冲出去的瞬间,风灌满了耳朵。
不是自然的风——是“吼”掀起的狂暴气流,混着池子里蒸腾的灰白煞气,劈头盖脸砸过来,像无数冰冷的拳头。萧凛眯起眼,钥匙碎片在手心里烫得像握了块火炭,金线从裂缝里迸射出来,拖出一道刺目的光尾。
石台离他大概三十步。
不远。
但每走一步,都像在泥浆里跋涉。空气粘稠得吓人,紫黑光柱抽取能量的嗡鸣震得人骨头都在颤,池子里沸腾的气流喷溅出来,落在手臂上,立刻烧出一个个细小的红点,火辣辣地疼。
“拦住他!”石台上,领头的黑袍人嘶声大喊。
三个护卫转身冲过来,弯刀在昏暗里划出冷光。他们动作僵硬,但速度快得诡异,眼睛在鸟嘴面具后闪着呆滞的红光——被控制了,或者被改造过。
萧凛没停。
他侧身,避开第一刀,刀锋擦着肋骨过去,布料“嗤啦”裂开。
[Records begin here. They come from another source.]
`src/sv/chsat_pkg.sv`:
```
// Shared types and constants of the CHS sector address tracker.
`default_nettype none

package chsat_pkg;

    localparam int unsigned CYL_W   = 16;
    localparam int unsigned HEAD_W  = 4;
    localparam int unsigned SEC_W   = 8;
    localparam int unsigned CNT_W   = 8;
    localparam int unsigned HEADS_W = 5;
    localparam int unsigned SPT_W   = 8;
    localparam int unsigned LBA_W   = 32;
    localparam int unsigned PROD1_W = CYL_W + HEADS_W + 1;
    localparam int unsigned PROD2_W = PROD1_W + SPT_W;

    localparam int unsigned APB_DATA_W = 32;
    localparam int unsigned APB_ADDR_W = 4;

    localparam logic [HEADS_W-1:0] HEADS_RESET = 5'd16;
    localparam logic [SPT_W-1:0]   SPT_RESET   = 8'd63;

    typedef enum logic {
        OP_LOAD        = 1'b0,
        OP_SECTOR_DONE = 1'b1
    } t_op;

    typedef enum logic [1:0] {
        REG_HEADS_UNIT0 = 2'd0,
        REG_SPT_UNIT0   = 2'd1,
        REG_HEADS_UNIT1 = 2'd2,
        REG_SPT_UNIT1   = 2'd3
    } t_reg_idx;

    typedef struct packed {
        logic              operation;
        logic              drive_unit;
        logic [CYL_W-1:0]  start_cylinder;
        logic [HEAD_W-1:0] start_head;
        logic [SEC_W-1:0]  start_sector;
        logic [CNT_W-1:0]  start_count;
    } t_in_item;

    typedef struct packed {
        logic [LBA_W-1:0]  lba;
        logic [CYL_W-1:0]  cur_cylinder;
        logic [HEAD_W-1:0] cur_head;
        logic [SEC_W-1:0]  cur_sector;
        logic [CNT_W-1:0]  remaining;
        logic              transfer_end;
    } t_out_item;

    typedef struct packed {
        logic [HEADS_W-1:0] heads_unit0;
        logic [SPT_W-1:0]   spt_unit0;
        logic [HEADS_W-1:0] heads_unit1;
        logic [SPT_W-1:0]   spt_unit1;
    } t_geom;

    typedef struct packed {
        logic accept;
        logic mul1;
        logic mul2;
        logic load_out;
    } t_dp_cmd;

endpackage

`default_nettype wire

```
`src/sv/chsat_regs.sv`:
```
// APB geometry registers of the two drive units.
`default_nettype none

module chsat_regs import chsat_pkg::*; (
    input  wire logic                  i_clk,
    input  wire logic                  i_rst_n,
    input  wire logic                  psel,
    input  wire logic                  penable,
    input  wire logic                  pwrite,
    input  wire logic [APB_ADDR_W-1:0] paddr,
    input  wire logic [APB_DATA_W-1:0] pwdata,
    output logic      [APB_DATA_W-1:0] prdata,
    output logic                       pready,
    output t_geom                      o_geom
);

    t_geom    r_geom;
    t_geom    n_geom;
    t_reg_idx w_idx;
    logic     w_wr;

    assign w_idx  = t_reg_idx'(paddr[3:2]);
    assign w_wr   = psel && penable && pwrite;
    assign pready = 1'b1;
    assign o_geom = r_geom;

    always_comb begin
        n_geom = r_geom;
        if (w_wr) begin
            unique case (w_idx)
                REG_HEADS_UNIT0: n_geom.heads_unit0 = pwdata[HEADS_W-1:0];
                REG_SPT_UNIT0:   n_geom.spt_unit0   = pwdata[SPT_W-1:0];
                REG_HEADS_UNIT1: n_geom.heads_unit1 = pwdata[HEADS_W-1:0];
                REG_SPT_UNIT1:   n_geom.spt_unit1   = pwdata[SPT_W-1:0];
                default:         n_geom = r_geom;
            endcase
        end
    end

    always_comb begin
        unique case (w_idx)
            REG_HEADS_UNIT0: prdata = {{(APB_DATA_W-HEADS_W){1'b0}}, r_geom.heads_unit0};
            REG_SPT_UNIT0:   prdata = {{(APB_DATA_W-SPT_W){1'b0}}, r_geom.spt_unit0};
            REG_HEADS_UNIT1: prdata = {{(APB_DATA_W-HEADS_W){1'b0}}, r_geom.heads_unit1};
            REG_SPT_UNIT1:   prdata = {{(APB_DATA_W-SPT_W){1'b0}}, r_geom.spt_unit1};
            default:         prdata = '0;
        endcase
    end

    always_ff @(posedge i_clk) begin
        if (!i_rst_n) begin
            r_geom.heads_unit0 <= HEADS_RESET;
            r_geom.spt_unit0   <= SPT_RESET;
            r_geom.heads_unit1 <= HEADS_RESET;
            r_geom.spt_unit1   <= SPT_RESET;
        end else begin
            r_geom <= n_geom;
        end
    end

endmodule

`default_nettype wire

```
`src/sv/chsat_ctrl.sv`:
```
// Sequencing state machine and output word valid of the tracker.
`default_nettype none

module chsat_ctrl import chsat_pkg::*; (
    input  wire logic i_clk,
    input  wire logic i_rst_n,
    input  wire logic i_in_valid,
    output logic      o_in_ready,
    output logic      o_out_valid,
    input  wire logic i_out_ready,
    output t_dp_cmd   o_cmd
);

    typedef enum logic [3:0] {
        S_IDLE = 4'b0001,
        S_MUL1 = 4'b0010,
        S_MUL2 = 4'b0100,
        S_DONE = 4'b1000
    } t_state;

    t_state r_state;
    t_state n_state;
    logic   r_out_valid;
    logic   n_out_valid;
    logic   w_free;

    assign w_free      = !r_out_valid || i_out_ready;
    assign o_in_ready  = (r_state == S_IDLE);
    assign o_out_valid = r_out_valid;

    always_comb begin
        n_state = r_state;
        o_cmd   = '0;
        unique case (r_state)
            S_IDLE: begin
                if (i_in_valid) begin
                    o_cmd.accept = 1'b1;
                    n_state      = S_MUL1;
                end
            end
            S_MUL1: begin
                o_cmd.mul1 = 1'b1;
                n_state    = S_MUL2;
            end
            S_MUL2: begin
                o_cmd.mul2 = 1'b1;
                n_state    = S_DONE;
            end
            S_DONE: begin
                if (w_free) begin
                    o_cmd.load_out = 1'b1;
                    n_state        = S_IDLE;
                end
            end
            default: n_state = S_IDLE;
        endcase
    end

    always_comb begin
        n_out_valid = r_out_valid;
        if (o_cmd.load_out) begin
            n_out_valid = 1'b1;
        end else if (i_out_ready) begin
            n_out_valid = 1'b0;
        end
    end

    always_ff @(posedge i_clk) begin
        if (!i_rst_n) begin
            r_state     <= S_IDLE;
            r_out_valid <= 1'b0;
        end else begin
            r_state     <= n_state;
            r_out_valid <= n_out_valid;
        end
    end

    a_accept_starts: assert property (@(posedge i_clk) disable iff (!i_rst_n)
        (i_in_valid && o_in_ready) |=> (r_state == S_MUL1))
        else $error("accepted word did not start the multiply sequence");

    a_load_when_free: assert property (@(posedge i_clk) disable iff (!i_rst_n)
        o_cmd.load_out |-> (!r_out_valid || i_out_ready))
        else $error("output word overwritten before it was taken");

    a_load_sets_valid: assert property (@(posedge i_clk) disable iff (!i_rst_n)
        o_cmd.load_out |=> r_out_valid)
        else $error("loaded output word not marked valid");

endmodule

`default_nettype wire

```
`src/sv/chsat_dp.sv`:
```
// Position registers, sector advance and two-step LBA datapath.
`default_nettype none

module chsat_dp import chsat_pkg::*; (
    input  wire logic     i_clk,
    input  wire logic     i_rst_n,
    input  wire t_dp_cmd  i_cmd,
    input  wire t_in_item i_item,
    input  wire t_geom    i_geom,
    output t_out_item     o_result
);

    logic [CYL_W-1:0]   r_cyl;
    logic [HEAD_W-1:0]  r_head;
    logic [SEC_W-1:0]   r_sec;
    logic [CNT_W-1:0]   r_left;
    logic               r_unit;
    logic [PROD1_W-1:0] r_prod1;
    logic [PROD2_W-1:0] r_prod2;
    t_out_item          r_out;

    logic [CYL_W-1:0]   n_cyl;
    logic [HEAD_W-1:0]  n_head;
    logic [SEC_W-1:0]   n_sec;
    logic [CNT_W-1:0]   n_left;
    logic               n_unit;

    logic [HEADS_W-1:0]   w_heads;
    logic [SPT_W-1:0]     w_spt;
    logic [HEADS_W-1:0]   w_head_inc;
    logic [CNT_W-1:0]     w_left_dec;
    logic [PROD1_W-2:0]   w_mul1;
    logic [PROD2_W-1:0]   w_mul2;
    logic [LBA_W-1:0]     w_lba;

    assign w_heads    = r_unit ? i_geom.heads_unit1 : i_geom.heads_unit0;
    assign w_spt      = r_unit ? i_geom.spt_unit1 : i_geom.spt_unit0;
    assign w_head_inc = {1'b0, r_head} + 5'd1;
    assign w_left_dec = r_left - 8'd1;
    assign w_mul1     = r_cyl * w_heads;
    assign w_mul2     = r_prod1 * w_spt;
    assign w_lba      = {{(LBA_W-PROD2_W){1'b0}}, r_prod2}
                        + {{(LBA_W-SEC_W){1'b0}}, r_sec} - 32'd1;
    assign o_result   = r_out;

    always_comb begin
        n_cyl  = r_cyl;
        n_head = r_head;
        n_sec  = r_sec;
        n_left = r_left;
        n_unit = r_unit;
        if (i_cmd.accept) begin
            if (t_op'(i_item.operation) == OP_LOAD) begin
                n_unit = i_item.drive_unit;
                n_cyl  = i_item.start_cylinder;
                n_head = i_item.start_head;
                n_sec  = i_item.start_sector;
                n_left = i_item.start_count;
            end else begin
                n_left = w_left_dec;
                if (w_left_dec != '0) begin
                    if (r_sec == w_spt) begin
                        n_sec = 8'd1;
                        if (w_head_inc == w_heads) begin
                            n_head = '0;
                            n_cyl  = r_cyl + 16'd1;
                        end else begin
                            n_head = w_head_inc[HEAD_W-1:0];
                        end
                    end else begin
                        n_sec = r_sec + 8'd1;
                    end
                end
            end
        end
    end

    always_ff @(posedge i_clk) begin
        if (!i_rst_n) begin
            r_cyl  <= '0;
            r_head <= '0;
            r_sec  <= 8'd1;
            r_left <= '0;
            r_unit <= 1'b0;
        end else begin
            r_cyl  <= n_cyl;
            r_head <= n_head;
            r_sec  <= n_sec;
            r_left <= n_left;
            r_unit <= n_unit;
        end
    end

    always_ff @(posedge i_clk) begin
        if (i_cmd.mul1) begin
            r_prod1 <= {1'b0, w_mul1} + {{(PROD1_W-HEAD_W){1'b0}}, r_head};
        end
        if (i_cmd.mul2) begin
            r_prod2 <= w_mul2;
        end
        if (i_cmd.load_out) begin
            r_out.lba          <= w_lba;
            r_out.cur_cylinder <= r_cyl;
            r_out.cur_head     <= r_head;
            r_out.cur_sector   <= r_sec;
            r_out.remaining    <= r_left;
            r_out.transfer_end <= (r_left == '0);
        end
    end

endmodule

`default_nettype wire

```
`src/sv/chs_sector_address_tracker_core.sv`:
```
// Top level of the CHS sector address tracker: registers, controller and datapath.
// Usage:
//   Input channel (i_valid / o_ready, word i_item): a load word latches the start
//   cylinder, head, sector, count and drive unit; a sector-done word decrements the
//   count and, while it stays nonzero, advances the position in CHS order.
//   Output channel (o_valid / i_ready, word o_result): one word per input word with
//   the position, its LBA, the remaining count and the transfer-end flag.
//   APB port: heads and sectors per track of both units at byte addresses 0, 4, 8, 12.
// Timing:
//   A word is accepted in the idle state and then passes through MUL1, MUL2 and DONE,
//   from which the output register is loaded, raising o_valid. The LBA takes two registered
//   multiplies (cylinder by heads, then by sectors per track); the next word waits for idle.
//   The output register holds a finished word while the next one is computed; if it
//   is still full when the next result is ready, the controller holds and o_ready
//   stays low until i_ready drains it.
// Reset:
//   Synchronous, active low. Position 0/0/1, count 0, unit 0, both geometries at
//   16 heads and 63 sectors per track. No output word is pending after reset.
`default_nettype none

module chs_sector_address_tracker_core import chsat_pkg::*; (
    input  wire logic                  i_clk,
    input  wire logic                  i_rst_n,
    input  wire logic                  i_valid,
    output logic                       o_ready,
    input  wire t_in_item              i_item,
    output logic                       o_valid,
    input  wire logic                  i_ready,
    output t_out_item                  o_result,
    input  wire logic                  psel,
    input  wire logic                  penable,
    input  wire logic                  pwrite,
    input  wire logic [APB_ADDR_W-1:0] paddr,
    input  wire logic [APB_DATA_W-1:0] pwdata,
    output logic      [APB_DATA_W-1:0] prdata,
    output logic                       pready
);

    t_geom   w_geom;
    t_dp_cmd w_cmd;

    chsat_regs u_regs (
        .i_clk   (i_clk),
        .i_rst_n (i_rst_n),
        .psel    (psel),
        .penable (penable),
        .pwrite  (pwrite),
        .paddr   (paddr),
        .pwdata  (pwdata),
        .prdata  (prdata),
        .pready  (pready),
        .o_geom  (w_geom)
    );

    chsat_ctrl u_ctrl (
        .i_clk       (i_clk),
        .i_rst_n     (i_rst_n),
        .i_in_valid  (i_valid),
        .o_in_ready  (o_ready),
        .o_out_valid (o_valid),
        .i_out_ready (i_ready),
        .o_cmd       (w_cmd)
    );

    chsat_dp u_dp (
        .i_clk    (i_clk),
        .i_rst_n  (i_rst_n),
        .i_cmd    (w_cmd),
        .i_item   (i_item),
        .i_geom   (w_geom),
        .o_result (o_result)
    );

endmodule

`default_nettype wire

```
第二刀劈向面门,他抬手用钥匙碎片格挡——“锵!”金属撞击的脆响,碎片居然没碎,金光炸开一团,那护卫被震得后退两步,弯刀脱手,打着旋飞出去,“当啷”掉进池子,瞬间被灰白气流吞没,连个泡都没冒。
第三刀从背后袭来。
萧凛没回头,直接向前扑倒,就地一滚,碎石硌得肩膀生疼。刀锋擦过后背,凉飕飕的,估计衣服又添一道口子。他翻滚起身,钥匙碎片脱手飞出——
不是攻击。
是朝着石台中央,那个玻璃容器里的石壳。
碎片在空中旋转,拖着一道金色的弧线,像归巢的鸟。石壳似乎感应到了,表面暗绿色的符文疯狂闪烁,旋转速度骤增,竟从容器里“挣”了出来,悬浮在半空,迎向碎片。
“不——!”黑袍人尖叫。
他想伸手去抓石壳,但已经晚了。
钥匙碎片精准地撞上了石壳。
不是撞击。
是“贴合”。
就像两块碎裂的磁石,找到了彼此缺失的那部分。碎片边缘的裂缝,与石壳表面一道天然的裂痕完美嵌合,“咔”一声轻响,严丝合缝。
时间仿佛静止了一瞬。
然后——
光芒炸开。
不是爆炸,是“绽放”。以碎片和石壳贴合处为中心,乳白色的光晕像水波一样荡开,瞬间淹没了紫黑光柱,淹没了灰白池子,淹没了整个地下穹窿。
那光不刺眼,很柔和,像清晨第一缕穿透雾气的阳光。
但所过之处,一切都变了。
紫黑光柱像见了火的冰,开始“融化”——从凝实的能量柱,变成流动的烟雾,再变成稀薄的雾气,最后彻底消散。石台上那台金属仪器发出最后一声哀鸣,外壳“砰”地裂开,齿轮、管道、发光的晶体碎片炸得到处都是,三个黑袍人被气浪掀飞,鸟嘴面具脱落,露出三张惨白的、写满惊骇的脸。
池子里的灰白气流停止了沸腾。
不再翻滚,不再喷溅,而是缓缓“沉淀”,像浑浊的水被澄清,表面的灰色褪去,露出底下纯净的、淡金色的光流,缓缓流淌,温顺得像条刚睡醒的河。
而“吼”——
那团一直疯狂攻击的灰影,动作骤然停滞。